## Problem statement
Below are lines of data, and only some are wanted. Please repeat exactly those from the line that has "max reg2reg,0.16,flg_i.flag" through the line that has "AO/OA/AOI/OAI,1,1,1.063".

(Saved entries)
________________________

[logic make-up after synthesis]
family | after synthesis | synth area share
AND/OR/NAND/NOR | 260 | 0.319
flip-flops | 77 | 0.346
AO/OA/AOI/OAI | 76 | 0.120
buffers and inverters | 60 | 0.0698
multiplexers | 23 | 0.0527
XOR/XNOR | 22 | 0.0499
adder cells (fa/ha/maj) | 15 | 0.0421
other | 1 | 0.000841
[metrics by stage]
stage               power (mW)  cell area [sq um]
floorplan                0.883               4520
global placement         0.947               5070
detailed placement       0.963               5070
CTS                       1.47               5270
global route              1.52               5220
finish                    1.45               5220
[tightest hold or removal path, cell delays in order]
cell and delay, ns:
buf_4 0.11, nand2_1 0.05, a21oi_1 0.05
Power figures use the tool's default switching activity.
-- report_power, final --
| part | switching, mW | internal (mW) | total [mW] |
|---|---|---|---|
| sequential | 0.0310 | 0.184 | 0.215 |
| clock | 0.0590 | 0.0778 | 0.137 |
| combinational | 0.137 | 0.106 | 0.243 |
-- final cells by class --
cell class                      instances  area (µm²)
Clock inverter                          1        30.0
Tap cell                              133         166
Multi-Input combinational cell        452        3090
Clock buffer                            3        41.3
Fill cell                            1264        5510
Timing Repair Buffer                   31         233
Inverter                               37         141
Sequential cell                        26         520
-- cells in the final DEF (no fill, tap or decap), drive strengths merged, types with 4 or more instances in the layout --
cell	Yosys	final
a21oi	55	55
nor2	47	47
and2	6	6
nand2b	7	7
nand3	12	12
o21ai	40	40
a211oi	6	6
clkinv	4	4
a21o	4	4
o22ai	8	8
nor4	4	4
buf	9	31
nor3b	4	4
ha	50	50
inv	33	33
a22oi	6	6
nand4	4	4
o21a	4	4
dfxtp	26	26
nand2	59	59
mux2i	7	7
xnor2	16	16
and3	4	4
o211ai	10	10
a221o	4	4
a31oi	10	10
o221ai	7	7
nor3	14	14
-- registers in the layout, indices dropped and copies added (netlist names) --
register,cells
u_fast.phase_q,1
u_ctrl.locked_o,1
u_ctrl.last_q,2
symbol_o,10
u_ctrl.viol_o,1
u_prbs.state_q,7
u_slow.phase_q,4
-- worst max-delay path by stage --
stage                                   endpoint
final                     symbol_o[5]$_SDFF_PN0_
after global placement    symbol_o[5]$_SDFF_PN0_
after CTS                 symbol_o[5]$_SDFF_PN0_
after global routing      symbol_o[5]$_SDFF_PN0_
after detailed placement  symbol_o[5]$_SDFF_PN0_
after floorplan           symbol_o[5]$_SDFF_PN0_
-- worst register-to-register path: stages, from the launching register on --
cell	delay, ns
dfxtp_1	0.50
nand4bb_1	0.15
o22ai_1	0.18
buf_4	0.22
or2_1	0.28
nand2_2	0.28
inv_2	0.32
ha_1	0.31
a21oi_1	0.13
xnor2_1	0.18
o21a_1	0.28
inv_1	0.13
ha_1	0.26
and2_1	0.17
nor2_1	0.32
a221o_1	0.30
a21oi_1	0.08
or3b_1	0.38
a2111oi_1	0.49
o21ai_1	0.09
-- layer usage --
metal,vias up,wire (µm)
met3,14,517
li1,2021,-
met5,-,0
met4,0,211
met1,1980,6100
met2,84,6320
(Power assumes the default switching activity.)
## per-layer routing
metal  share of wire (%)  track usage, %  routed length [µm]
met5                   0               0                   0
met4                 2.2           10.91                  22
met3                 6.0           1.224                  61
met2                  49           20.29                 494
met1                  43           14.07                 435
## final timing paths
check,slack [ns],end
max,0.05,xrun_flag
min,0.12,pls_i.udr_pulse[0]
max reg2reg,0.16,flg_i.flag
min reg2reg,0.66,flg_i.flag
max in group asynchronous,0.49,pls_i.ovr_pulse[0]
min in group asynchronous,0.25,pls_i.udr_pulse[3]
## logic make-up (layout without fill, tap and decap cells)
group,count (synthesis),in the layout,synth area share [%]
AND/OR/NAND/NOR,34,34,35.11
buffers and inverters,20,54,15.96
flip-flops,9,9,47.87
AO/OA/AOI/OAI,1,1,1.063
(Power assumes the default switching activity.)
**src/rtl/irq_pkg.sv**
```systemverilog
package irq_pkg;
  typedef enum logic [1:0] {
    REG_DSTAT = 2'd0,
    REG_DMASK = 2'd1,
    REG_USTAT = 2'd2,
    REG_UMASK = 2'd3
  } reg_sel_e;
endpackage

```
**src/rtl/irq_event_latch.sv**
```systemverilog
module irq_event_latch #(
  parameter int W = 4
) (
  input  logic         clk,
  input  logic         rst,
  input  logic [W-1:0] evt_i,
  input  logic [W-1:0] clr_i,
  output logic [W-1:0] stat_o,
  output logic [W-1:0] rise_o
);
  logic [W-1:0] prev_q;
  logic [W-1:0] stat_q;

  assign rise_o = evt_i & ~prev_q;
  assign stat_o = stat_q;

  generate
    for (genvar b = 0; b < W; b++) begin : g_bit
      always_ff @(posedge clk) begin
        if (rst) begin
          prev_q[b] <= 1'b0;
          stat_q[b] <= 1'b0;
        end else begin
          prev_q[b] <= evt_i[b];
          // a fresh edge outranks a clear in the same cycle
          stat_q[b] <= (stat_q[b] & ~clr_i[b]) | rise_o[b];
        end
      end
    end
  endgenerate

  // a status bit only appears where the input was high one cycle earlier
  assert_no_spurious_set_R2: assert property (@(posedge clk) disable iff (rst)
    ((stat_q & ~$past(stat_q) & ~$past(evt_i)) == '0));
endmodule

```
**src/rtl/irq_user_coalesce.sv**
```systemverilog
module irq_user_coalesce #(
  parameter int W = 4
) (
  input  logic         clk,
  input  logic         rst,
  input  logic         msg_mode_i,
  input  logic [W-1:0] rise_i,
  input  logic [W-1:0] mask_i,
  input  logic         service_i,
  input  logic         ack_i,
  output logic         pend_o
);
  logic armed_q;
  logic pend_q;
  logic fire;

  assign fire   = armed_q & (|(rise_i & mask_i));
  assign pend_o = pend_q;

  always_ff @(posedge clk) begin
    if (rst) begin
      armed_q <= 1'b1;
      pend_q  <= 1'b0;
    end else if (fire) begin
      armed_q <= 1'b0;
      pend_q  <= 1'b1;
    end else begin
      if (service_i) armed_q <= 1'b1;
      if ((service_i && !msg_mode_i) || (ack_i && msg_mode_i)) pend_q <= 1'b0;
    end
  end

  // no new user interrupt while coalescing is disarmed
  assert_single_fire_R6: assert property (@(posedge clk) disable iff (rst)
    !armed_q |=> !$rose(pend_q));
endmodule

```
**src/rtl/irq_msg_port.sv**
```systemverilog
module irq_msg_port #(
  parameter int N     = 7,
  parameter int VEC_W = $clog2(N)
) (
  input  logic             clk,
  input  logic             rst,
  input  logic             en_i,
  input  logic [N-1:0]     cand_i,
  input  logic             ack_i,
  output logic             req_o,
  output logic [VEC_W-1:0] vec_o,
  output logic [N-1:0]     done_o
);
  logic             req_q;
  logic [VEC_W-1:0] vec_q;
  logic [VEC_W-1:0] pick;
  logic             any;

  always_comb begin
    pick = '0;
    any  = 1'b0;
    for (int i = N - 1; i >= 0; i--) begin
      if (cand_i[i]) begin
        pick = VEC_W'(i);
        any  = 1'b1;
      end
    end
  end

  always_comb begin
    done_o = '0;
    if (req_q && ack_i && en_i) begin
      for (int i = 0; i < N; i++) begin
        if (vec_q == VEC_W'(i)) done_o[i] = 1'b1;
      end
    end
  end

  always_ff @(posedge clk) begin
    if (rst) begin
      req_q <= 1'b0;
      vec_q <= '0;
    end else if (!en_i) begin
      req_q <= 1'b0;
    end else if (req_q) begin
      if (ack_i) req_q <= 1'b0;
    end else if (any) begin
      req_q <= 1'b1;
      vec_q <= pick;
    end
  end

  assign req_o = req_q;
  assign vec_o = vec_q;

  // an open request and its vector hold until acknowledged
  assert_req_hold_R8: assert property (@(posedge clk) disable iff (rst)
    (req_q && !ack_i && en_i) |=> (req_q && $stable(vec_q)));
  // vector always names an existing source
  assert_vec_range_R8: assert property (@(posedge clk) disable iff (rst)
    req_q |-> (int'(vec_q) < N));
  // acknowledged request drops on the next clock
  assert_req_gap_R9: assert property (@(posedge clk) disable iff (rst)
    (req_q && ack_i) |=> !req_q);
endmodule

```
**src/rtl/irq_status_ctrl.sv**
```systemverilog
module irq_status_ctrl #(
  parameter int DMA_W  = 6,
  parameter int USER_W = 4,
  localparam int REG_W = (DMA_W > USER_W) ? DMA_W : USER_W,
  localparam int N_SRC = DMA_W + 1,
  localparam int VEC_W = $clog2(N_SRC)
) (
  input  logic              clk,
  input  logic              rst,
  input  logic              msg_mode,
  input  logic [DMA_W-1:0]  dma_evt,
  input  logic [USER_W-1:0] usr_evt,
  input  logic [1:0]        reg_addr,
  input  logic              reg_wr,
  input  logic [REG_W-1:0]  reg_wdata,
  output logic [REG_W-1:0]  reg_rdata,
  output logic              irq_level,
  input  logic              msg_ack,
  output logic              msg_req,
  output logic [VEC_W-1:0]  msg_vec
);
  import irq_pkg::*;

  logic [DMA_W-1:0]  dstat, drise, dclr, dmask_q;
  logic [USER_W-1:0] ustat, urise, uclr, umask_q;
  logic [N_SRC-1:0]  cand, done;
  logic              upend;
  logic              wr_dstat, wr_ustat, legacy;

  assign legacy   = ~msg_mode;
  assign wr_dstat = reg_wr && (reg_sel_e'(reg_addr) == REG_DSTAT);
  assign wr_ustat = reg_wr && (reg_sel_e'(reg_addr) == REG_USTAT);

  assign dclr = ((legacy && wr_dstat) ? reg_wdata[DMA_W-1:0] : '0) | done[DMA_W-1:0];
  assign uclr = ((legacy && wr_ustat) ? reg_wdata[USER_W-1:0] : '0)
              | (done[DMA_W] ? umask_q : '0);

  irq_event_latch #(.W(DMA_W)) u_dma_lat (
    .clk(clk), .rst(rst), .evt_i(dma_evt), .clr_i(dclr),
    .stat_o(dstat), .rise_o(drise)
  );

  irq_event_latch #(.W(USER_W)) u_usr_lat (
    .clk(clk), .rst(rst), .evt_i(usr_evt), .clr_i(uclr),
    .stat_o(ustat), .rise_o(urise)
  );

  irq_user_coalesce #(.W(USER_W)) u_coal (
    .clk(clk), .rst(rst), .msg_mode_i(msg_mode), .rise_i(urise),
    .mask_i(umask_q), .service_i(wr_ustat), .ack_i(done[DMA_W]),
    .pend_o(upend)
  );

  assign cand = {upend, dstat & dmask_q};

  irq_msg_port #(.N(N_SRC), .VEC_W(VEC_W)) u_msg (
    .clk(clk), .rst(rst), .en_i(msg_mode), .cand_i(cand), .ack_i(msg_ack),
    .req_o(msg_req), .vec_o(msg_vec), .done_o(done)
  );

  always_ff @(posedge clk) begin
    if (rst) begin
      dmask_q   <= '0;
      umask_q   <= '0;
      irq_level <= 1'b0;
      reg_rdata <= '0;
    end else begin
      if (reg_wr && reg_sel_e'(reg_addr) == REG_DMASK) dmask_q <= reg_wdata[DMA_W-1:0];
      if (reg_wr && reg_sel_e'(reg_addr) == REG_UMASK) umask_q <= reg_wdata[USER_W-1:0];
      irq_level <= legacy && ((|(dstat & dmask_q)) || upend);
      reg_rdata <= '0;
      case (reg_sel_e'(reg_addr))
        REG_DSTAT: reg_rdata[DMA_W-1:0]  <= dstat;
        REG_DMASK: reg_rdata[DMA_W-1:0]  <= dmask_q;
        REG_USTAT: reg_rdata[USER_W-1:0] <= ustat;
        default:   reg_rdata[USER_W-1:0] <= umask_q;
      endcase
    end
  end

  // message mode keeps the level line quiet
  assert_quiet_msg_R7: assert property (@(posedge clk) disable iff (rst)
    msg_mode |=> !irq_level);
  // nothing enabled and pending means no level interrupt
  assert_mask_gate_R5: assert property (@(posedge clk) disable iff (rst)
    (((dstat & dmask_q) == '0) && !upend) |=> !irq_level);
endmodule

```
**config.mk**
```make
export PLATFORM = sky130hd
export DESIGN_NAME = irq_status_ctrl
export DESIGN_NICKNAME = d
export VERILOG_FILES = /design/src/rtl/irq_pkg.sv /design/src/rtl/irq_event_latch.sv /design/src/rtl/irq_user_coalesce.sv /design/src/rtl/irq_msg_port.sv /design/src/rtl/irq_status_ctrl.sv
export SDC_FILE = /design/constraint.sdc
export NUM_CORES = 1
export LEC_CHECK = 0
export CORE_ASPECT_RATIO = 1.1
export CORE_UTILIZATION = 49
export DETAILED_ROUTE_END_ITERATION = 6
export MAX_ROUTING_LAYER = met4
export PLACE_DENSITY = 0.78
export SLEW_MARGIN = 20
export SYNTH_ARGS = -nofsm -noshare
export SYNTH_HDL_FRONTEND = slang
export SYNTH_SLANG_ARGS = --single-unit
export TNS_END_PERCENT = 1
```
**constraint.sdc**
```tcl
create_clock -name clk -period 1.8 [get_ports clk]
set_input_delay 0.27 -clock clk [delete_from_list [all_inputs] [get_ports clk]]
set_output_delay 0.27 -clock clk [all_outputs]
set_load 0.01 [all_outputs]
```
### Word-level counts from Yosys, hierarchy flattened

Index checks and enable logic that the tools add are counted.

* input port bits: 23
* flip-flop bits (word level): 43
* output and inout bits: 11
* word-level logic and storage cells: 134

* bitwise operators: 41
* mux-type cells: 34
* reduce and logical (&&, ||, !) cells: 22
* eq/ne operators: 9

Operators by type and width (count)
* two-way mux 1 bit: 21
* two-way mux 3 bit: 7
* AND 6 bit: 2
* NOT 1 bit: 12
* one-hot mux 4 bit (3 select lines): 1
* AND 1 bit: 11
* logical AND 1 bit: 11
* bitwise OR 1 bit: 10
* == test 3 bit (second input constant): 3
* AND 4 bit: 2
* two-way mux 4 bit: 2
* two-way mux 7 bit: 1
* == test 3 x 2 -> 1 bit (second input constant): 2
* two-way mux 6 bit: 1
* NOT 6 bit: 1
* bitwise OR 6 bit: 1
* OR reduction 6 bit: 1
* == test 2 bit (second input constant): 2
* NOT 4 bit: 1
* bitwise OR 4 bit: 1
* one-hot mux 2 bit (2 select lines): 1
* nonzero test 2 bit: 2
* OR reduction 4 bit: 1
* == test 3 x 1 -> 1 bit (second input constant): 1
* 7 further kinds: 8

### Longest topological paths before layout

* word-level depth: 9
* mapped depth: 5
* gate-level depth less buffers: 4

### Modules after synthesis

A second synthesis with hierarchy kept.

* cell total of the unflattened synthesis: 182
* area, all modules: 1970.6 µm²

By module, submodules not included
* irq_status_ctrl: sequential area each 340.3 µm², cells each 76, times used 1, area an instance 825.8 µm²
* irq_event_latch (u_dma_lat): sequential area each 240.2 µm², cells each 37, times used 1, area an instance 441.7 µm²
* irq_event_latch (u_usr_lat): sequential area each 160.2 µm², cells each 24, times used 1, area an instance 305.3 µm²
* irq_msg_port: sequential area each 80.1 µm², cells each 35, times used 1, area an instance 290.3 µm²
* irq_user_coalesce: sequential area each 40.0 µm², cells each 10, times used 1, area an instance 107.6 µm²

### Least setup slack after synthesis

No wires, ideal clock.

* path type: register to register
* start point: reg u_dma_lat.stat_q[2] (netlist: u_dma_lat.stat_o[2])
* end point: reg u_msg.vec_q[1] (netlist: u_msg.vec_o[1])
* period minus slack after synthesis: 1.320 ns
* path slack: 0.480 ns
* path buffers: 0
* arrival time: 1.188 ns
* required time: 1.668 ns
* cell stages (with the launch flop): 5
* library setup time: 0.132 ns
* cell sequence: dfxtp_1 a22o_1 o41ai_4 or3_1 a21oi_1

* cells in the longest elaborated chain, start to end: 5
* elaborated cells on any way between the ends: 8
* classes of those cells: mux: 6; bitwise: 1; reduce/logical: 1

RTL lines
* from (decl): line irq_event_latch.sv:12 `logic [W-1:0] stat_q;`
* from (signal, indexed assignment): line irq_event_latch.sv:26 `stat_q[b] <= (stat_q[b] & ~clr_i[b]) | rise_o[b];`
* AND 6 bit (*): line irq_status_ctrl.sv:54 `assign cand = {upend, dstat & dmask_q};`
* two-way mux 1 bit (3 in a row): line irq_msg_port.sv:23 `if (cand_i[i]) begin`
* AND reduction 3 bit (no line)
* to (signal assigned): line irq_msg_port.sv:49 `vec_q <= pick;`
* to (decl): line irq_msg_port.sv:15 `logic [VEC_W-1:0] vec_q;`

Every way passes the cells marked *; elsewhere a longest branch is shown, timed or not.
A chain may end at the register's enable or synchronous reset.

### Worst setup path after layout

* start point: reg u_msg.vec_q[0] (netlist: u_msg.vec_o[0])
* end point: out msg_vec[0]

RTL lines
* to (decl): line irq_status_ctrl.sv:20 `output logic [VEC_W-1:0] msg_vec`

No word-level cell between the ends.

==> metrics <==
status=finished clean; #FFs+latches synth=43; cts hold-fix bufs=0; largest net degree at the start of global routing=17; overall routing resource usage=0.240; Yosys Warn Count=0; WL met1=1.75 mm; Initial Util=0.527; Die Width=60.0 um; Port Buffers=33; wirelength, routed=4.01 mm; Leak=0.939 nW; Top Ports=34; die area=0.00394 mm^2; synth top area cells=dfxtp_1, mux2i_1, mux4_2; met2 WL=1.91 mm; cell taking the most area after synthesis=dfxtp_1; post-synthesis sequential area ratio=0.475; chip height=65.8 um; Slew HR=0.714; synthesized net count=205; DRT Pass-1 Iters=4; Cell Int Power=1.38 mW; min-delay worst type=flip-flop to flip-flop; Worst-Margin Slew=0.428 ns; Nets=247; RSZ-0062 raised after global routing=false; slowest CP cell=clkdlybuf4s50_1; syn avg cell area=9.95 um^2; met3 wire length=242 um; Max Clock Skew=0.00507 ns; Max clock buf depth=2; clk slew on worst S/H paths=0.11 ns; initial antenna violation count=0; layout cells sized above 1=0.102; drc violations=0; Net Sw Power=430 uW; CP arrival=1.37 ns; Sink Count=43; Flop pwr share=0.577; Fin. Hold Viols=0; synthesized instance count=182; Sw Ratio=0.238; TritonCTS buffer count=5; combinational power share=0.138; antenna-violating nets left=0; Post-CTS Setup Inserts=0; Post-CTS Resized=0; vias in the first global route=1490; Core Util, Final=0.670; CTS HTree Levels=2; critical setup path kind=flip-flop to primary output; setup violators final=0; critical path data required time=1.53 ns; Bufs and invs on worst path=1; Highest Signal Layer=met4; Final min period=1.64 ns; Core Region=0.00344 mm^2; ANT cells=0; worst skew pair latency=0.34 ns; wire length per cell=14.7 um; clock network power share=0.285; synthesized cell area=0.00181 mm^2; CP max stage delay=0.58 ns; Area Growth Syn to Fin=27.3%; DP HPWL=3.05 mm; Power, Total=1.81 mW; Yosys cell types=33; worst-path cell chain=clkdlybuf4s50_1; Max Slew Vio Count=0; fmax=609 MHz; vias post-DR=1514; crit-path leading delay family=buffers and inverters; Via density=5.55; Critical Path Start Type=flip-flop; grt total ovfl=0; Max Cap Viol=0; pwr/cell area=785 mW/mm^2; TritonCTS clock tree=yes; Worst Setup End Kind=primary output; Starting DRT DRC Count=83; Placer Congestion=0.827; first-pass GRT wire length=6.79 mm; part of the cycle the worst path needs=0.912; crit-path max FO=7; top cell type's share of synthesized area=0.475; Root Driver=clkbuf_4; peak supply drop=0.000475 V; Core Rows=22
-- power groups by stage --
| stage | clock [mW] | combinational, mW | sequential [mW] |
|---|---|---|---|
| 2_1_floorplan | 0 | 0.130 | 1.06 |
| 3_3_place_gp | 0 | 0.240 | 1.06 |
| 3_5_place_dp | 0 | 0.249 | 1.07 |
| 4_1_cts | 0.528 | 0.250 | 1.04 |
| 5_1_grt | 0.577 | 0.272 | 1.05 |
| 6_report | 0.516 | 0.250 | 1.04 |
-- registers in the layout, indices dropped and copies added, names as in the netlist, 3 cells and up --
name and cells:
dmask_q 6, reg_rdata 6, u_dma_lat.prev_q 6, u_dma_lat.stat_o 6, u_usr_lat.prev_q 4, u_usr_lat.stat_o 4
umask_q 4, u_msg.vec_o 3
-- synth_stat cells --
cell        n
a21o_1      4
a21oi_1    10
a221o_1     1
a221oi_1    5
a22o_1      4
a31oi_1     2
a32oi_1     1
and2b_1     1
and4_1      1
and4b_1     1
and4bb_2    1
buf_2       2
clkbuf_1    4
dfxtp_1    43
inv_1      12
mux2i_1    12
mux4_2      4
nand2_1    11
nand2b_1   10
nand3_1     2
nand3b_1    7
nand4_1     1
nor2_1     12
nor2b_1    14
nor3_1      4
nor4b_2     1
o2111ai_1   1
o211ai_1    4
o21ai_0     3
o41ai_4     1
or2_2       1
or2b_1      1
or3_1       1
-- layer usage --
metal,up-vias,global-route usage
li1,732,-
met1,698,0.293
met2,70,0.372
met3,14,0.0509
met4,0,0.119
met5,-,-
-- worst paths after layout --
check / start / end / slack, ns / cells after the start
max: u_msg.vec_o[0]$_SDFFE_PP0P_ / msg_vec[0] / 0.16 / 1
min: u_dma_lat.prev_q[2]$_SDFF_PP0_ / u_dma_lat.stat_o[2]$_SDFF_PP0_ / 0.43 / 1
max reg2reg: u_dma_lat.stat_o[2]$_SDFF_PP0_ / u_msg.vec_o[1]$_SDFFE_PP0P_ / 0.29 / 4
min reg2reg: u_dma_lat.prev_q[2]$_SDFF_PP0_ / u_dma_lat.stat_o[2]$_SDFF_PP0_ / 0.43 / 1
-- logic make-up (layout without fill, tap and decap cells) --
family                 Yosys count  in the layout  share of synthesized area
buffers and inverters           18             61                     0.0387
muxes                           16             16                      0.116
and+or+nand+nor                 69             69                      0.220
AOI/OAI and AO/OA               36             36                      0.150
DFF                             43             43                      0.475
-- metrics by stage --
stage	setup WS, ns	std cells	instance area, um^2	hold slack (ns)	TNS, ns
floorplan	0.480	182	1810	0.349	0
global placement	0.0184	265	2240	0.403	0
detailed placement	-0.00880	265	2240	0.425	-0.00880
CTS	0.143	273	2310	0.441	0
global route	0.0713	273	2310	0.453	0
finish	0.158	273	2310	0.427	0
-- final cells by class --
class	count	area [um^2]
Tap cell	48	60.1
Clock buffer	8	68.8
Inverter	12	45.0
Multi-Input combinational cell	121	881
Timing Repair Buffer	41	390
Fill cell	287	1130
Sequential cell	43	861
-- placed cells by master (no fill, tap or decap), drive strengths merged, types with 2 or more instances in the layout --
| master | instances |
|---|---|
| clkdlybuf4s50 | 33 |
| a21oi | 10 |
| inv | 12 |
| nor2 | 12 |
| mux2i | 12 |
| a21o | 4 |
| nor3 | 4 |
| nand2b | 10 |
| mux4 | 4 |
| dfxtp | 43 |
| buf | 8 |
| nor2b | 14 |
| nand3 | 2 |
| nand3b | 7 |
| o211ai | 4 |
| a22o | 4 |
| a31oi | 2 |
| clkbuf | 8 |
| a221oi | 5 |
| nand2 | 11 |
| o21ai | 3 |
Note: power is estimated with default switching activity, not from simulation.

________________________

## Answer
max reg2reg,0.16,flg_i.flag
min reg2reg,0.66,flg_i.flag
max in group asynchronous,0.49,pls_i.ovr_pulse[0]
min in group asynchronous,0.25,pls_i.udr_pulse[3]
## logic make-up (layout without fill, tap and decap cells)
group,count (synthesis),in the layout,synth area share [%]
AND/OR/NAND/NOR,34,34,35.11
buffers and inverters,20,54,15.96
flip-flops,9,9,47.87
AO/OA/AOI/OAI,1,1,1.063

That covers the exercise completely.